Cystic fibrosis is caused by a mutation in the cystic fibrosis transmembrane conductance regulator or CFTR gene. The protein encoded by the CFTR gene in its normal form regulates the level of water and salt in cells. Specifically, CFTR codes for a tunnel-like protein through which cells secrete salty ions (1). A mutation in the CFTR gene causes inefficient ion transport. As a result, thick mucus forms and lines the lungs and digestive track. This mucus can cause numerous problems throughout the body.
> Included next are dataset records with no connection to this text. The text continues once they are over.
==> ./run.sh <==
#!/bin/bash
# OpenROAD 26Q1-2900-gdf79404cd8, Yosys 0.63+post, stock flow scripts
make -C /OpenROAD-flow-scripts/flow DESIGN_CONFIG=/design/flow/config.mk WORK_HOME=/design/flow/orfs finish
==> ./config.mk <==
export PLATFORM = sky130hd
export DESIGN_NAME = Mux
export DESIGN_NICKNAME = Mux
export VERILOG_FILES = /design/flow/design.v
export SDC_FILE = /design/flow/constraint.sdc
export NUM_CORES = 4
export LEC_CHECK = 1
export CORE_AREA = 10 10 71 71
export DIE_AREA = 0 0 81 81
==> ./constraint.sdc <==
current_design Mux

set clk_period 1.0
set clk_io_pct 0.2

create_clock -name clk0 -period $clk_period

set non_clock_inputs [all_inputs -no_clocks]
set_input_delay [expr $clk_period * $clk_io_pct] -clock clk0 $non_clock_inputs
set_output_delay [expr $clk_period * $clk_io_pct] -clock clk0 [all_outputs]
<file path="flow/design.v">
module instruction_memory #(parameter N=32,parameter M=256)
(input [N-1:0]address,input clk,output [N-1:0]instruction);
reg [N-1:0] mem[M-1:0];
reg [N-1:0]ins1=0;
initial begin
mem[0]=32'b00000000001000001000000110110011;  
mem[1]=32'b01000000001000001000001000110011;  
mem[2]=32'b0000000000100000111001010110011;  
mem[3]=32'b00000000001000001110001100110011;  
mem[4]=32'b00000000010000000100010000000011;  
mem[5]=32'b00000000100100000000001000100011;  
mem[6]=32'b00000000001000001000011000110011;  
mem[7]=32'b0000000000100000100011010110011;  
end
always@(*)begin
ins1=mem[address];
end
assign instruction=ins1;
endmodule
</file>
<file path="flow/run.sh">
#!/bin/bash
# OpenROAD 26Q1-2900-gdf79404cd8, Yosys 0.63+post, stock flow scripts
make -C /OpenROAD-flow-scripts/flow DESIGN_CONFIG=/design/flow/config.mk WORK_HOME=/design/flow/orfs finish
</file>
<file path="flow/config.mk">
export PLATFORM = sky130hd
export DESIGN_NAME = instruction_memory
export DESIGN_NICKNAME = instruction_memory
export VERILOG_FILES = /design/flow/design.v
export SDC_FILE = /design/flow/constraint.sdc
export NUM_CORES = 4
export LEC_CHECK = 1
export CORE_AREA = 10 10 70 70
export DIE_AREA = 0 0 80 80
export SYNTH_MEMORY_MAX_BITS = 65536
</file>
<file path="flow/constraint.sdc">
current_design instruction_memory

set clk_period 1.0
set clk_io_pct 0.2

create_clock -name clk0 -period $clk_period

set non_clock_inputs [all_inputs -no_clocks]
set_input_delay [expr $clk_period * $clk_io_pct] -clock clk0 $non_clock_inputs
set_output_delay [expr $clk_period * $clk_io_pct] -clock clk0 [all_outputs]
</file>
==> ci_impl_report.md <==
### Yosys + OpenROAD results

| Metric | Value |
|---|---|
| Max cap viols | 0 |
| Cell with the most instances after synthesis | sky130_fd_sc_hd__buf_4 |
| Total cell area reported by yosys after synthesis | ~330 sq um |
| Buffer-and-inverter tally for the worst setup path | 4 |
| Yosys cell count | roughly 45 |
| Slowest library cell on the worst path | sky130_fd_sc_hd__and2b_2 |
| Hold Path Origin | address[2] |
| Combinational share of power | 100.0% |
| Fraction of final layout cells with drive strength greater than 1 | about 63% |
| Seq share, synth | 0% |
| Highest net fanout along the worst path | 3 |
| Fill cell instance count of the final layout | ~380 |
| CP endpoint kind | primary output |
| Vias after detailed routing | 312 |
| Data arrival time of the worst path | 0.96 ns |
| Top Ports | around 65 |
| Number of iterations in the first detailed-routing pass | 2 |
| Avg Inst Size Synth | ~7.4 sq um |
| NetSw | ~79 uW |
| Critical path class | in -> out |
| Storage cell area | 0 sq um |
| Via/cell ratio | approximately 2.6 |
| Post-Syn Area | 334 sq um |
| Worst setup SP type | input pin |
| Count of warning messages emitted by the tools | 69 |
| Hold buffer count at cts | 0 |
| Top-area cell type share of the netlist area | between 40 and 50% |
| Number of flip-flops and latches | 0 |
| DRC violations left | 0 |
| Antenna-violating nets left | 0 |
| Antenna violations before repair | 0 |
| Part of the cycle the worst path needs | 116% |
| Number of rows created at floorplan | 21 |
| Ranking of synthesized cells by instance count | sky130_fd_sc_hd__buf_4, sky130_fd_sc_hd__ha_1, sky130_fd_sc_hd__inv_1 |
| Count of warnings emitted by yosys | 1 |
| Final wirelength | ~1100 um |
| Area growth, synth to finish | 111% |
| Setup TNS | -0.735 ns |
| # setup viols final | 7 |
| Wirelength per Cell | slightly below 9 um |
| Hold/Removal Path Class | in -> out |
| Starting DRC count in detailed routing | 6 |
| Post-layout minimum cycle time | ~1.2 ns |
| Library cell occupying the most area in the post-synthesis netlist | sky130_fd_sc_hd__buf_4 |
| Power density relative to cell area | a little over 300 nW/um^2 |
| Floorplan-stage core utilization | roughly a tenth |
| Maximum clock rate | between 800 and 900 MHz |
| Maximum single-stage delay on the critical path | between 0.15 and 0.2 ns |
| Hold path cells | 4 |
| Proportion of total power due to net switching | 36.4% |
| Worst-path cell chain | buf_8, buf_6, buf_12, ha_4, and2b_2, buf_2 |
| Count of clock buffers in the final design | 0 |
| Final design utilization | 20.7% |
| Diode insertion count for antenna repair | 0 |
| RSZ-0062 raised after global routing | yes |
| Number of hold violations in the final report | 0 |
| Failing checks | setup timing |
| Total leakage power | between 0.3 and 0.4 nW |
| Clock Power Share | 0% |
| Weighted congestion reported at the end of routability-driven placement | about 0.73 |
| Count of mapped cells out of synthesis | 45 |
| Die extent in x | 80 um |
| Count of buffers inserted at the top-level ports | 18 |
| Wire length of the first global-routing pass | 1550 um |
| Largest net degree at the start of global routing | 6 |
| Cell-internal power | between 100 and 150 uW |
| Total Routing Usage GR | between 2 and 3% |
| Reg power frac | 0% |
| Capture endpoint of the worst hold path | instruction[12] |
| Number of pins with negative max-slew slack in the final report | 0 |
| Die Height | 80 um |
| Crit path DRT | roughly 0.8 ns |
| Largest delay share family, worst path | buffers and inverters |
| Core region area | approximately 3400 sq um |
| Maximum VDD drop | 0.0528 mV |
| Number of distinct library cells after synthesis | 13 |
| Final global-route overflow total | 0 |
| Run status | finished with violations |
| Leading post-synthesis cells by cell area | sky130_fd_sc_hd__buf_4, sky130_fd_sc_hd__ha_1, sky130_fd_sc_hd__mux2i_1 |
| Die footprint | 6400 sq um |
| Vias in the first global route | 332 |
| Fin worst setup slack | -0.164 ns |
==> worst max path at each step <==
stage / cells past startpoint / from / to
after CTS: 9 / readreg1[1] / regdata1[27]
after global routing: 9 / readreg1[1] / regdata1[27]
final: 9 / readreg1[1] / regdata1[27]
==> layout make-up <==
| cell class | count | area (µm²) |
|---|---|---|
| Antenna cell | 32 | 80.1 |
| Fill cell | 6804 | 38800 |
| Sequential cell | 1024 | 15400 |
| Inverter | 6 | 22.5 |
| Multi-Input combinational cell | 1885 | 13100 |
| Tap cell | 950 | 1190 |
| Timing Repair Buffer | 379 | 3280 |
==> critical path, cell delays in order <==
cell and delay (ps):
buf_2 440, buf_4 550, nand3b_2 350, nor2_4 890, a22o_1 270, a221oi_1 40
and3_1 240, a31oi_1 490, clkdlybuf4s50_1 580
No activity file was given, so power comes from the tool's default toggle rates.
==> flow/run.sh <==
#!/bin/bash
# OpenROAD 26Q1-2900-gdf79404cd8, Yosys 0.63+post, stock flow scripts
make -C /OpenROAD-flow-scripts/flow DESIGN_CONFIG=/design/flow/config.mk WORK_HOME=/design/flow/orfs finish
==> flow/config.mk <==
export PLATFORM = sky130hd
export DESIGN_NAME = data_memory
export DESIGN_NICKNAME = data_memory
export VERILOG_FILES = /design/flow/design.v
export SDC_FILE = /design/flow/constraint.sdc
export NUM_CORES = 4
export LEC_CHECK = 1
export CORE_UTILIZATION = 50
export SYNTH_MEMORY_MAX_BITS = 65536
==> flow/constraint.sdc <==
current_design data_memory

set clk_period 50.0
set clk_io_pct 0.2

create_clock -name clk0 -period $clk_period [get_ports {clk}]

set non_clock_inputs [all_inputs -no_clocks]
set_input_delay [expr $clk_period * $clk_io_pct] -clock clk0 $non_clock_inputs
set_output_delay [expr $clk_period * $clk_io_pct] -clock clk0 [all_outputs]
The symptoms of cystic fibrosis are actually the result of over six hundred different CF mutations and possible interactions with other mutations and the environment. Mutations disrupt normal gene function in five different ways: no protein synthesis, a block in processing, block in regulation, altered conductance, and reduced synthesis (2). The most common mutation, the (delta) F508 mutation, results in retention of the protein in the endoplasmic reticulum and degradation (2). Mutations may also affect other ion transport proteins, resulting in a more severe phenotype (2). As a result of the many different mutations that contribute to the cystic fibrosis phenotype, the severity of health problems cannot be predicted by the genotype of an individual.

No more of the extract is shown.